Objective: To evaluate the real-world impact of using a commercially available combinatorial pharmacogenomic (CPGx) test on medication management and clinical outcomes in children and adolescents treated at a tertiary care psychiatry practice.
Methods: A retrospective cohort study using our prospectively maintained database of patients undergoing CPGx testing was performed. Only patients with clinical data at the time of ordering CPGx test (pre-baseline), potential medication change visit (baseline) and 8-weeks follow-up (post-baseline) visit were included. Clinical Global Impression (CGI) scores for each visit were calculated. Appropriate statistical analysis, including one-sample t-test, paired t-test and Chi-square test was performed.
Results: Based on the inclusion criteria, 281 (75.9%) of the 370 patients with CPGx testing were included. Their mean age was 15.8 ± 4.5 years (111 females; 39.5%). The average number of medications significantly increased to 2.4 ± 1.2 on the post-baseline visit [t(280) = 8.34, p < 0.001). Medications were added in 123 (43.7%), replaced in 92 (32.7%) patients and remained unchanged in rest. There was no significant association between medication-related adverse effects and psychotropic medication change group (p = 0.27). The study population showed a significant improvement (p < 0.001) in the CGI severity, efficacy, and global improvement indices.
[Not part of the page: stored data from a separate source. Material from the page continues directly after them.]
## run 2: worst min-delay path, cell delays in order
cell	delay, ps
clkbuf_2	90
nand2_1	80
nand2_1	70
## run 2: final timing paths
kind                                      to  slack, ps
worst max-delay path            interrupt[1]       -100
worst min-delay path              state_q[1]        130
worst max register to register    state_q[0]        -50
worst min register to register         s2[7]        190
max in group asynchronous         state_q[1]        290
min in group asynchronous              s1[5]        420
File: src/rtl/uart_pkg.sv
// ---------------------------------------------------------------------------
// uart_pkg : shared UART types, widths and parity helper.  rev 1.0
// ---------------------------------------------------------------------------
`default_nettype none

package uart_pkg;

  localparam int DATA_BITS = 8;
  localparam int IDX_W     = $clog2(DATA_BITS);

  typedef enum logic [2:0] {
    IDLE   = 3'd0,
    START  = 3'd1,
    DATA   = 3'd2,
    PARITY = 3'd3,
    STOP   = 3'd4,
    BREAK  = 3'd5
  } rx_state_t;

  // Parity bit a transmitter appends so the total count of ones matches 'odd'.
  function automatic logic parity_bit(input logic [DATA_BITS-1:0] data, input logic odd);
    return (^data) ^ odd;
  endfunction

endpackage

`default_nettype wire

File: src/rtl/rx_shift_reg.sv
// ---------------------------------------------------------------------------
// rx_shift_reg : data byte with per-bit indexed load and XOR reduction.  rev 1.0
// ---------------------------------------------------------------------------
`default_nettype none

module rx_shift_reg
  import uart_pkg::*;
(
  input  logic                 clock,
  input  logic                 reset,
  input  logic                 load_i,
  input  logic [IDX_W-1:0]     idx_i,
  input  logic                 bit_i,
  output logic [DATA_BITS-1:0] byte_o,
  output logic                 xor_o
);

  logic [DATA_BITS-1:0] data_q;

  always_ff @(posedge clock) begin
    if (reset) begin
      data_q <= '0;
    end else if (load_i) begin
      data_q[idx_i] <= bit_i;
    end
  end

  assign byte_o = data_q;
  assign xor_o  = ^data_q;

endmodule

`default_nettype wire

File: src/rtl/uart_rx.sv
// ---------------------------------------------------------------------------
// uart_rx : oversampling UART receiver, 8N1 / 8E1 / 8O1 with error flags.  rev 1.0
// ---------------------------------------------------------------------------
`default_nettype none

module uart_rx
  import uart_pkg::*;
#(
  parameter int OVERSAMPLE  = 16,
  parameter int SYNC_STAGES = 2
) (
  input  logic                 clock,
  input  logic                 reset,
  input  logic                 rx_serial,
  input  logic                 baud_tick,
  input  logic                 parity_enable,
  input  logic                 parity_odd,
  output logic [DATA_BITS-1:0] rx_data,
  output logic                 rx_valid,
  output logic                 parity_error,
  output logic                 framing_error,
  output logic                 rx_busy
);

  localparam int               CNT_W     = $clog2(OVERSAMPLE);
  localparam logic [CNT_W-1:0] c_mid_cnt = CNT_W'(OVERSAMPLE / 2 - 1);
  localparam logic [CNT_W-1:0] c_bit_cnt = CNT_W'(OVERSAMPLE - 1);

  logic [SYNC_STAGES-1:0] sync_q;
  logic                   w_rxs;

  rx_state_t              state_q, state_d;
  logic [CNT_W-1:0]       cnt_q, cnt_d;
  logic [IDX_W-1:0]       idx_q, idx_d;
  logic                   par_en_q, par_en_d;
  logic                   par_odd_q, par_odd_d;
  logic                   frame_perr_q, frame_perr_d;
  logic [DATA_BITS-1:0]   rx_data_q, rx_data_d;
  logic                   valid_q, valid_d;
  logic                   perr_q, perr_d;
  logic                   ferr_q, ferr_d;

  logic                   w_shift_load;
  logic [DATA_BITS-1:0]   w_shift_byte;
  logic                   w_shift_xor;

  assign w_rxs = sync_q[SYNC_STAGES-1];

  rx_shift_reg u_shift (
    .clock  (clock),
    .reset  (reset),
    .load_i (w_shift_load),
    .idx_i  (idx_q),
    .bit_i  (w_rxs),
    .byte_o (w_shift_byte),
    .xor_o  (w_shift_xor)
  );

  always_ff @(posedge clock) begin
    if (reset) begin
      sync_q       <= '1;
      state_q      <= IDLE;
      cnt_q        <= '0;
      idx_q        <= '0;
      par_en_q     <= 1'b0;
      par_odd_q    <= 1'b0;
      frame_perr_q <= 1'b0;
      rx_data_q    <= '0;
      valid_q      <= 1'b0;
      perr_q       <= 1'b0;
      ferr_q       <= 1'b0;
    end else begin
      sync_q       <= {sync_q[SYNC_STAGES-2:0], rx_serial};
      state_q      <= state_d;
      cnt_q        <= cnt_d;
      idx_q        <= idx_d;
      par_en_q     <= par_en_d;
      par_odd_q    <= par_odd_d;
      frame_perr_q <= frame_perr_d;
      rx_data_q    <= rx_data_d;
      valid_q      <= valid_d;
      perr_q       <= perr_d;
      ferr_q       <= ferr_d;
    end
  end

  always_comb begin
    state_d      = state_q;
    cnt_d        = cnt_q;
    idx_d        = idx_q;
    par_en_d     = par_en_q;
    par_odd_d    = par_odd_q;
    frame_perr_d = frame_perr_q;
    rx_data_d    = rx_data_q;
    valid_d      = 1'b0;
    perr_d       = perr_q;
    ferr_d       = ferr_q;
    w_shift_load = 1'b0;

    unique case (state_q)
      IDLE: begin
        if (baud_tick && !w_rxs) begin
          state_d = START;
          cnt_d   = '0;
        end
      end
      START: begin
        if (baud_tick) begin
          if (cnt_q == c_mid_cnt) begin
            cnt_d = '0;
            if (w_rxs) begin
              state_d = IDLE;
            end else begin
              state_d      = DATA;
              idx_d        = '0;
              par_en_d     = parity_enable;
              par_odd_d    = parity_odd;
              frame_perr_d = 1'b0;
            end
          end else begin
            cnt_d = cnt_q + CNT_W'(1);
          end
        end
      end
      DATA: begin
        if (baud_tick) begin
          if (cnt_q == c_bit_cnt) begin
            w_shift_load = 1'b1;
            cnt_d        = '0;
            idx_d        = idx_q + IDX_W'(1);
            if (idx_q == IDX_W'(DATA_BITS - 1)) begin
              state_d = par_en_q ? PARITY : STOP;
            end
          end else begin
            cnt_d = cnt_q + CNT_W'(1);
          end
        end
      end
      PARITY: begin
        if (baud_tick) begin
          if (cnt_q == c_bit_cnt) begin
            frame_perr_d = (w_rxs != parity_bit(w_shift_byte, par_odd_q));
            cnt_d        = '0;
            state_d      = STOP;
          end else begin
            cnt_d = cnt_q + CNT_W'(1);
          end
        end
      end
      STOP: begin
        if (baud_tick) begin
          if (cnt_q == c_bit_cnt) begin
            valid_d   = 1'b1;
            rx_data_d = w_shift_byte;
            perr_d    = par_en_q & frame_perr_q;
            ferr_d    = ~w_rxs;
            cnt_d     = '0;
            state_d   = w_rxs ? IDLE : BREAK;
          end else begin
            cnt_d = cnt_q + CNT_W'(1);
          end
        end
      end
      BREAK: begin
        // Line held low past the stop bit: wait for it to idle before hunting.
        if (w_rxs) begin
          state_d = IDLE;
        end
      end
      default: state_d = IDLE;
    endcase
  end

  assign rx_data       = rx_data_q;
  assign rx_valid      = valid_q;
  assign parity_error  = perr_q;
  assign framing_error = ferr_q;
  assign rx_busy       = (state_q != IDLE);

endmodule

`default_nettype wire
## src/rtl/lc4_cmp_pkg.sv

```systemverilog
// Shared definitions for the lc4_cmp_iter comparator: mode and state
// encodings plus width-scaled result constants (+1 / 0 / -1).
package lc4_cmp_pkg;

  typedef enum logic [1:0] {
    MODE_CMP   = 2'b00,
    MODE_CMPU  = 2'b01,
    MODE_CMPI  = 2'b10,
    MODE_CMPIU = 2'b11
  } mode_e;

  typedef enum logic [1:0] {
    ST_IDLE = 2'd0,
    ST_RUN  = 2'd1,
    ST_DONE = 2'd2
  } state_e;

  // Widest result the constant helpers can describe; callers size down.
  localparam int unsigned RES_MAX_W = 64;

  // Truncate a result pattern to the low 'width' bits.
  function automatic logic [RES_MAX_W-1:0] res_fit(input int unsigned width,
                                                   input logic [RES_MAX_W-1:0] value);
    logic [RES_MAX_W-1:0] mask;
    mask = (width >= RES_MAX_W) ? '1 : ((RES_MAX_W'(1) << width) - RES_MAX_W'(1));
    return value & mask;
  endfunction

  function automatic logic [RES_MAX_W-1:0] res_gt(input int unsigned width);
    return res_fit(width, RES_MAX_W'(1));
  endfunction

  function automatic logic [RES_MAX_W-1:0] res_eq(input int unsigned width);
    return res_fit(width, '0);
  endfunction

  function automatic logic [RES_MAX_W-1:0] res_lt(input int unsigned width);
    return res_fit(width, '1);
  endfunction

endpackage

```

## src/rtl/lc4_cmp_iter_if.sv

```systemverilog
// Request/response bundle of the iterative comparator. The master issues
// compare requests and consumes results; the slave is the comparator.
interface lc4_cmp_iter_if
  import lc4_cmp_pkg::*;
#(
  parameter int WIDTH = 16
);
  logic             in_valid;
  logic             in_ready;
  mode_e            mode;
  logic [WIDTH-1:0] a;
  logic [WIDTH-1:0] b;
  logic             out_valid;
  logic             out_ready;
  logic [WIDTH-1:0] result;
  logic             busy;

  modport master (
    output in_valid, mode, a, b, out_ready,
    input  in_ready, out_valid, result, busy
  );

  modport slave (
    input  in_valid, mode, a, b, out_ready,
    output in_ready, out_valid, result, busy
  );
endinterface

```

## src/rtl/lc4_cmp_digit.sv

```systemverilog
// One DIGIT-wide unsigned magnitude compare; the top feeds it the current
// most-significant digit of both operands.
module lc4_cmp_digit #(
  parameter int DIGIT = 4
) (
  input  logic [DIGIT-1:0] a_dig,
  input  logic [DIGIT-1:0] b_dig,
  output logic             gt,
  output logic             lt
);
  assign gt = (a_dig > b_dig);
  assign lt = (a_dig < b_dig);
endmodule

```

## src/rtl/lc4_cmp_iter.sv

```systemverilog
// Iterative multi-mode comparator (CMP / CMPU / CMPI / CMPIU), DIGIT bits
// per cycle, MSB first, result +1 / 0 / -1 behind a valid/ready handshake.
// Build option LC4_CMP_EARLY_EXIT_EN: when defined, RUN stops at the first
// differing digit (variable latency); otherwise every digit is examined and
// the first difference is held in sticky flags (latency WIDTH/DIGIT).
module lc4_cmp_iter
  import lc4_cmp_pkg::*;
#(
  parameter int WIDTH      = 16,
  parameter int DIGIT      = 4,
  parameter int IMM_WIDTH  = 7,
  parameter int UIMM_WIDTH = 7
) (
  input logic           clk,
  input logic           rst_n,
  lc4_cmp_iter_if.slave bus
);

  if (DIGIT < 1 || DIGIT > WIDTH || (WIDTH % DIGIT) != 0) begin : g_bad_digit
    $error("lc4_cmp_iter: WIDTH must be a multiple of DIGIT");
  end
  if (IMM_WIDTH < 1 || IMM_WIDTH > WIDTH) begin : g_bad_imm
    $error("lc4_cmp_iter: IMM_WIDTH out of range");
  end
  if (UIMM_WIDTH < 1 || UIMM_WIDTH > WIDTH) begin : g_bad_uimm
    $error("lc4_cmp_iter: UIMM_WIDTH out of range");
  end

  localparam int NDIG  = WIDTH / DIGIT;
  localparam int CNT_W = (NDIG > 1) ? $clog2(NDIG) : 1;

  localparam logic [CNT_W-1:0] LAST_DIG = CNT_W'(NDIG - 1);
  localparam logic [WIDTH-1:0] SIGN_BIT = WIDTH'(1) << (WIDTH - 1);
  localparam logic [WIDTH-1:0] RES_GT   = WIDTH'(res_gt(WIDTH));
  localparam logic [WIDTH-1:0] RES_EQ   = WIDTH'(res_eq(WIDTH));
  localparam logic [WIDTH-1:0] RES_LT   = WIDTH'(res_lt(WIDTH));

  state_e           state_q, state_d;
  logic [WIDTH-1:0] op_a, op_b, res_q;
  logic [CNT_W-1:0] cnt;
  logic [WIDTH-1:0] b_ext, prep_a, prep_b;
  logic             signed_mode, accept, last, finish;
  logic             dg_gt, dg_lt, hit_gt, hit_lt;

  assign accept = bus.in_valid && bus.in_ready;
  assign last   = (cnt == LAST_DIG);

  // Operand preparation at accept: immediate extension, then bias the MSB in
  // signed modes so a plain unsigned digit compare gives the signed order.
  always_comb begin
    // NOTE: every variable written here gets a default first, so no path
    // leaves it unassigned and no latch is inferred.
    b_ext = bus.b;
    unique case (bus.mode)
      MODE_CMPI:  b_ext = WIDTH'($signed(bus.b[IMM_WIDTH-1:0]));
      MODE_CMPIU: b_ext = WIDTH'(bus.b[UIMM_WIDTH-1:0]);
      default:    b_ext = bus.b;
    endcase
    signed_mode = (bus.mode == MODE_CMP) || (bus.mode == MODE_CMPI);
    prep_a      = signed_mode ? (bus.a ^ SIGN_BIT) : bus.a;
    prep_b      = signed_mode ? (b_ext ^ SIGN_BIT) : b_ext;
  end

  lc4_cmp_digit #(.DIGIT(DIGIT)) u_digit (
    .a_dig (op_a[WIDTH-1 -: DIGIT]),
    .b_dig (op_b[WIDTH-1 -: DIGIT]),
    .gt    (dg_gt),
    .lt    (dg_lt)
  );

`ifdef LC4_CMP_EARLY_EXIT_EN
  // Stop as soon as a digit differs, or after the last digit.
  assign hit_gt = dg_gt;
  assign hit_lt = dg_lt;
  assign finish = dg_gt || dg_lt || last;
`else
  logic gt_s, lt_s;

  // The first difference wins; later digits cannot override it.
  assign hit_gt = gt_s || (dg_gt && !lt_s);
  assign hit_lt = lt_s || (dg_lt && !gt_s);
  assign finish = last;

  // Sticky first-difference flags, cleared on every new request.
  always_ff @(posedge clk) begin
    if (!rst_n) begin
      gt_s <= 1'b0;
      lt_s <= 1'b0;
    end else if (state_q == ST_IDLE) begin
      gt_s <= 1'b0;
      lt_s <= 1'b0;
    end else if (state_q == ST_RUN) begin
      gt_s <= hit_gt;
      lt_s <= hit_lt;
    end
  end
`endif

  // State register.
  always_ff @(posedge clk) begin
    // NOTE: clocked state uses non-blocking assignments so every register
    // samples the pre-edge values, independent of statement order.
    if (!rst_n) state_q <= ST_IDLE;
    else        state_q <= state_d;
  end

  // Next-state logic.
  always_comb begin
    state_d = state_q;
    unique case (state_q)
      ST_IDLE: if (accept)        state_d = ST_RUN;
      ST_RUN:  if (finish)        state_d = ST_DONE;
      ST_DONE: if (bus.out_ready) state_d = ST_IDLE;
      default:                    state_d = ST_IDLE;
    endcase
  end

  // Handshake outputs decoded from the current state.
  always_comb begin
    bus.in_ready  = rst_n && (state_q == ST_IDLE);
    bus.out_valid = (state_q == ST_DONE);
    bus.busy      = (state_q != ST_IDLE);
  end

  assign bus.result = res_q;

  // Operand shift registers, digit counter and result register.
  always_ff @(posedge clk) begin
    if (!rst_n) begin
      op_a  <= '0;
      op_b  <= '0;
      cnt   <= '0;
      res_q <= '0;
    end else begin
      unique case (state_q)
        ST_IDLE: begin
          if (accept) begin
            op_a <= prep_a;
            op_b <= prep_b;
            cnt  <= '0;
          end
        end
        ST_RUN: begin
          op_a <= op_a << DIGIT;
          op_b <= op_b << DIGIT;
          cnt  <= cnt + CNT_W'(1);
          if (finish) res_q <= hit_gt ? RES_GT : (hit_lt ? RES_LT : RES_EQ);
        end
        default: ;
      endcase
    end
  end

endmodule

```

## src/flat_wrapper.sv

```systemverilog
// flat-port wrapper written by rule: the top's interface ports become plain ports
module lc4_cmp_iter_flat import lc4_cmp_pkg::*;
#(
  parameter int WIDTH      = 16,
  parameter int DIGIT      = 4,
  parameter int IMM_WIDTH  = 7,
  parameter int UIMM_WIDTH = 7
)
  (clk, rst_n, bus_in_valid, bus_mode, bus_a, bus_b, bus_out_ready, bus_in_ready, bus_out_valid, bus_result, bus_busy);
  lc4_cmp_iter_if #(.WIDTH(WIDTH)) bus_i ();
  input logic clk;
  input logic rst_n;
  input wire logic [$bits(bus_i.in_valid)-1:0] bus_in_valid;
  input wire logic [$bits(bus_i.mode)-1:0] bus_mode;
  input wire logic [$bits(bus_i.a)-1:0] bus_a;
  input wire logic [$bits(bus_i.b)-1:0] bus_b;
  input wire logic [$bits(bus_i.out_ready)-1:0] bus_out_ready;
  output wire logic [$bits(bus_i.in_ready)-1:0] bus_in_ready;
  output wire logic [$bits(bus_i.out_valid)-1:0] bus_out_valid;
  output wire logic [$bits(bus_i.result)-1:0] bus_result;
  output wire logic [$bits(bus_i.busy)-1:0] bus_busy;
  assign bus_i.in_valid = bus_in_valid;
  assign bus_i.mode = bus_mode;
  assign bus_i.a = bus_a;
  assign bus_i.b = bus_b;
  assign bus_i.out_ready = bus_out_ready;
  assign bus_in_ready = bus_i.in_ready;
  assign bus_out_valid = bus_i.out_valid;
  assign bus_result = bus_i.result;
  assign bus_busy = bus_i.busy;
  lc4_cmp_iter #(.WIDTH(WIDTH), .DIGIT(DIGIT), .IMM_WIDTH(IMM_WIDTH), .UIMM_WIDTH(UIMM_WIDTH)) u_core (.clk(clk), .rst_n(rst_n), .bus(bus_i));
endmodule
```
Conclusion: In our experience of using CPGx test in a large cohort of children and adolescents during routine clinical practice, three-quarter of them underwent medication change. Additionally, we noted an improvement in clinical outcomes without impacting adverse effects. While the role of clinical judgement in medication changes in our cohort is likely, CPGx may supplement clinical decision making. However, the best use and benefit of CPGx in routine clinical practice needs further investigation.
Keywords: Adolescent,Psychiatric; Genesight; Mental illness; Pharmacogenomic,Child.